Presiden Taiwan, Lai Ching-te, mengemukakan rencana ambisius untuk membagikan dana tunai sebesar 100.000 Dolar Baru Taiwan (sekitar Rp5,5 juta) kepada setiap warga negara pada tahun 2027. Langkah ini diusulkan sebagai upaya untuk menyebarkan secara merata dampak positif dari pertumbuhan ekonomi yang pesat di pulau tersebut kepada seluruh lapisan masyarakat.
Inisiatif ini muncul sebagai respons terhadap keberhasilan ekonomi Taiwan yang terus menunjukkan tren positif. Pemerintah berharap dengan pembagian langsung ini, manfaat dari kemajuan ekonomi tidak hanya dinikmati oleh sebagian kecil masyarakat, tetapi juga dirasakan oleh seluruh warga negara. Ini menjadi bagian dari strategi jangka panjang untuk memastikan pemerataan kesejahteraan.
Meskipun detail teknis mengenai sumber pendanaan dan mekanisme penyaluran masih dalam tahap pembahasan, rencana pembagian uang tunai ini mencerminkan komitmen pemerintah Taiwan untuk meningkatkan taraf hidup warganya. Presiden Lai Ching-te secara eksplisit menyatakan, “Kami berharap dapat membagikan dividen dari pertumbuhan ekonomi kepada masyarakat.” Pernyataan ini menggarisbawahi visi pemerintah untuk menciptakan ekonomi yang lebih inklusif dan berkeadilan.
Lebih lanjut, para pejabat Taiwan mengindikasikan bahwa rencana ini sejalan dengan upaya pemerintah dalam mengelola surplus anggaran negara. Pendapatan negara yang terus meningkat menjadi modal utama untuk merealisasikan program pembagian dana tunai tersebut. Target tahun 2027 dipilih untuk memberikan waktu yang cukup bagi pemerintah dalam mempersiapkan segala aspek yang diperlukan, mulai dari perencanaan anggaran hingga sistem distribusi yang efisien.

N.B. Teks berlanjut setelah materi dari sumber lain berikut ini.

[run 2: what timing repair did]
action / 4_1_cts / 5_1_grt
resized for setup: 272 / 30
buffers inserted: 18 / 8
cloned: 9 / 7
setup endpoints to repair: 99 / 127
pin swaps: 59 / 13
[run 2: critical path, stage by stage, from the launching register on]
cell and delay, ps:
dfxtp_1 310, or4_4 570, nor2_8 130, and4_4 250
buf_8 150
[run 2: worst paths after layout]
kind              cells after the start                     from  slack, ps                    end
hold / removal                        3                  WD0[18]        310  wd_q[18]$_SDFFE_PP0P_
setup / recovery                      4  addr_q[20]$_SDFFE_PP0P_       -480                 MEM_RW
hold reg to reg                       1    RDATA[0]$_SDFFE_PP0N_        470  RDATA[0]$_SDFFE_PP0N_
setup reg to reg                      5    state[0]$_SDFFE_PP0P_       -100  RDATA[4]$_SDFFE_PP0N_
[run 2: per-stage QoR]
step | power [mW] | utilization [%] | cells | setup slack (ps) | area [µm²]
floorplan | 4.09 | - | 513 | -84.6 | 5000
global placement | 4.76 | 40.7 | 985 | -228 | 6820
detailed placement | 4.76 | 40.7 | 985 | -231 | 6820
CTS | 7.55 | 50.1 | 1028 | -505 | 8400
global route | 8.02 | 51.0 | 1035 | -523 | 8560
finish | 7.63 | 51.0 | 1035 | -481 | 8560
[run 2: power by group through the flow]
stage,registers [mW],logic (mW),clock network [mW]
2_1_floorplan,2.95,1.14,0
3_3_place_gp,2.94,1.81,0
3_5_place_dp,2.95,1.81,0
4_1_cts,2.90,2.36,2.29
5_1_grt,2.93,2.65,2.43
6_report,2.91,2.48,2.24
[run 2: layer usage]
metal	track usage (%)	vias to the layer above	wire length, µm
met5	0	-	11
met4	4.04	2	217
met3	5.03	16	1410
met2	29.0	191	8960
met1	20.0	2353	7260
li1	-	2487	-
`src/rtl/phys_reg_free_list_pkg.sv`:
```
// Shared rename-bus sizing: physical/architectural register counts and the
// physical register number width used by the free list and the rename datapath.
package phys_reg_free_list_pkg;

  localparam int PREG_NUM = 128;
  localparam int ARCH_NUM = 32;
  localparam int PREG_W   = 7;

endpackage

```
`src/rtl/phys_reg_free_list.sv`:
```
// Circular free list of physical register numbers: up to two allocations to
// rename and two releases from ROB commit per cycle, single-cycle reinit on flash.
module phys_reg_free_list #(
  parameter int PREG_NUM = phys_reg_free_list_pkg::PREG_NUM,
  parameter int ARCH_NUM = phys_reg_free_list_pkg::ARCH_NUM,
  parameter int PREG_W   = phys_reg_free_list_pkg::PREG_W
) (
  input  logic              Clk,
  input  logic              Rest,
  input  logic              FreeListStop,
  input  logic              FreeListFlash,
  input  logic              AllocReq1,
  input  logic              AllocReq2,
  output logic              AllocGrant,
  output logic [PREG_W-1:0] AllocPreg1,
  output logic [PREG_W-1:0] AllocPreg2,
  input  logic              Release1,
  input  logic [PREG_W-1:0] Release1Preg,
  input  logic              Release2,
  input  logic [PREG_W-1:0] Release2Preg,
  output logic [PREG_W:0]   FreeCount,
  output logic              FreeListEmpty
);

  localparam int CNT_W     = PREG_W + 1;
  localparam int INIT_FREE = PREG_NUM - ARCH_NUM;

  logic [PREG_W-1:0] entry_q [PREG_NUM];
  logic [PREG_W-1:0] head_q, head_d;
  logic [PREG_W-1:0] tail_q, tail_d;
  logic [CNT_W-1:0]  count_q, count_d;

  logic [1:0]        need;
  logic [CNT_W-1:0]  need_w;
  logic [CNT_W-1:0]  granted;
  logic [CNT_W-1:0]  released;
  logic              grant;
  logic              accept1;
  logic              accept2;
  logic [PREG_W-1:0] wr2_idx;

  // Pregs ARCH_NUM.. are free after init; the first ARCH_NUM hold committed state.
  function automatic logic [PREG_W-1:0] init_entry(input int idx);
    return (idx < INIT_FREE) ? PREG_W'(idx + ARCH_NUM) : '0;
  endfunction

  always_comb begin
    need     = {1'b0, AllocReq1} + {1'b0, AllocReq2};
    need_w   = CNT_W'(need);
    grant    = !FreeListStop && !FreeListFlash && (need != 2'd0) && (count_q >= need_w);
    granted  = grant ? need_w : '0;
    // Grant looks only at the registered count; releases never bypass into alloc.
    // Releases that would push the count past PREG_NUM are dropped.
    accept1  = Release1 && (count_q < CNT_W'(PREG_NUM));
    accept2  = Release2 && ((count_q + CNT_W'(accept1)) < CNT_W'(PREG_NUM));
    released = CNT_W'(accept1) + CNT_W'(accept2);
    wr2_idx  = tail_q + PREG_W'(accept1);
    head_d   = head_q + PREG_W'(granted);
    tail_d   = tail_q + PREG_W'(released);
    count_d  = count_q - granted + released;
  end

  assign AllocGrant    = grant;
  assign AllocPreg1    = entry_q[head_q];
  assign AllocPreg2    = AllocReq1 ? entry_q[head_q + PREG_W'(1)] : entry_q[head_q];
  assign FreeCount     = count_q;
  assign FreeListEmpty = count_q < CNT_W'(2);

  // NOTE: the storage array is reset on purpose -- reset and flash must both
  // restore a known list contents, so it is built from flops, not a RAM macro.
  always_ff @(posedge Clk or negedge Rest) begin
    if (!Rest) begin
      head_q  <= '0;
      tail_q  <= PREG_W'(INIT_FREE);
      count_q <= CNT_W'(INIT_FREE);
      for (int i = 0; i < PREG_NUM; i++) entry_q[i] <= init_entry(i);
    end else if (FreeListFlash) begin
      head_q  <= '0;
      tail_q  <= PREG_W'(INIT_FREE);
      count_q <= CNT_W'(INIT_FREE);
      for (int i = 0; i < PREG_NUM; i++) entry_q[i] <= init_entry(i);
    end else if (!FreeListStop) begin
      head_q  <= head_d;
      tail_q  <= tail_d;
      count_q <= count_d;
      if (accept1) entry_q[tail_q]  <= Release1Preg;
      if (accept2) entry_q[wr2_idx] <= Release2Preg;
    end
  end

endmodule
```
<file path="src/rtl/dma_master.sv">
// dma_master: single-channel word-copy DMA engine on bus master 1, configured via a register port.
// The IE bit and the completion interrupt exist only when DMA_IRQ_EN is defined.
module dma_master #(
    parameter logic [31:0] BASE_MASK = 32'hFFFF_FFFC
) (
    input  logic        clk,
    input  logic        rst_n,
    input  logic        dma_we,
    input  logic [31:0] dma_adr,
    input  logic [31:0] dma_wdata,
    output logic [31:0] dma_rdata,
    output logic        master1_request,
    output logic        master1_we,
    output logic [31:0] master1_adr,
    output logic [31:0] master1_wdata,
    input  logic [31:0] master1_rdata,
    input  logic        hold_flag,
    output logic        int_sig
);
    typedef enum logic [1:0] {IDLE, RD, WR} state_e;
    state_e      state_q, state_d;
    logic [31:0] src_q, src_d, dst_q, dst_d, len_q, len_d;
    logic [31:0] cur_src_q, cur_src_d, cur_dst_q, cur_dst_d, remain_q, remain_d, buf_q, buf_d;
    logic        done_q, done_d, ie_q, ie_d, int_q, int_d;
    logic        busy, wr_src, wr_dst, wr_len, wr_ctrl, start;
    logic        unused_adr;

    assign busy       = state_q != IDLE;
    assign wr_src     = dma_we && dma_adr[3:2] == 2'd0 && !busy;
    assign wr_dst     = dma_we && dma_adr[3:2] == 2'd1 && !busy;
    assign wr_len     = dma_we && dma_adr[3:2] == 2'd2 && !busy;
    assign wr_ctrl    = dma_we && dma_adr[3:2] == 2'd3;
    assign start      = wr_ctrl && dma_wdata[0] && !busy;
    assign unused_adr = ^{dma_adr[31:4], dma_adr[1:0]};

    assign dma_rdata = dma_adr[3:2] == 2'd0 ? src_q :
                       dma_adr[3:2] == 2'd1 ? dst_q :
                       dma_adr[3:2] == 2'd2 ? len_q :
                       {28'd0, ie_q, done_q, busy, 1'b0};

    assign master1_request = busy;
    assign master1_we      = state_q == WR;
    assign master1_adr     = state_q == RD ? cur_src_q : state_q == WR ? cur_dst_q : 32'd0;
    assign master1_wdata   = state_q == WR ? buf_q : 32'd0;
    assign int_sig         = int_q;

    always_comb begin
        state_d   = state_q;
        src_d     = wr_src ? dma_wdata & BASE_MASK : src_q;
        dst_d     = wr_dst ? dma_wdata & BASE_MASK : dst_q;
        len_d     = wr_len ? dma_wdata : len_q;
        cur_src_d = cur_src_q;
        cur_dst_d = cur_dst_q;
        remain_d  = remain_q;
        buf_d     = buf_q;
        // DONE is cleared first so a same-cycle completion set overrides it
        done_d    = wr_ctrl && dma_wdata[2] ? 1'b0 : done_q;
`ifdef DMA_IRQ_EN
        ie_d      = wr_ctrl ? dma_wdata[3] : ie_q;
        int_d     = done_q & ie_q;
`else
        ie_d      = 1'b0;
        int_d     = 1'b0;
`endif
        case (state_q)
            IDLE: if (start) begin
                if (len_q == 32'd0) begin
                    done_d = 1'b1;
                end else begin
                    cur_src_d = src_q;
                    cur_dst_d = dst_q;
                    remain_d  = len_q;
                    state_d   = RD;
                end
            end
            RD: if (!hold_flag) begin
                buf_d   = master1_rdata;
                state_d = WR;
            end
            WR: if (!hold_flag) begin
                cur_src_d = cur_src_q + 32'd4;
                cur_dst_d = cur_dst_q + 32'd4;
                remain_d  = remain_q - 32'd1;
                state_d   = remain_q == 32'd1 ? IDLE : RD;
                done_d    = remain_q == 32'd1 ? 1'b1 : done_d;
            end
            default: state_d = IDLE;
        endcase
    end

    always_ff @(posedge clk or negedge rst_n) begin
        if (!rst_n) begin
            state_q   <= IDLE;
            src_q     <= '0;
            dst_q     <= '0;
            len_q     <= '0;
            cur_src_q <= '0;
            cur_dst_q <= '0;
            remain_q  <= '0;
            buf_q     <= '0;
            done_q    <= 1'b0;
            ie_q      <= 1'b0;
            int_q     <= 1'b0;
        end else begin
            state_q   <= state_d;
            src_q     <= src_d;
            dst_q     <= dst_d;
            len_q     <= len_d;
            cur_src_q <= cur_src_d;
            cur_dst_q <= cur_dst_d;
            remain_q  <= remain_d;
            buf_q     <= buf_d;
            done_q    <= done_d;
            ie_q      <= ie_d;
            int_q     <= int_d;
        end
    end
endmodule

</file>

Para analis ekonomi menyambut baik usulan ini, namun juga menyoroti perlunya kajian mendalam terkait dampak jangka panjangnya terhadap stabilitas ekonomi Taiwan. Kendati demikian, sentimen publik diperkirakan akan positif mengingat manfaat langsung yang dijanjikan kepada setiap warga. Implementasi program ini akan menjadi tolok ukur penting bagi kebijakan ekonomi Taiwan di masa depan, yang berfokus pada pemerataan hasil pembangunan.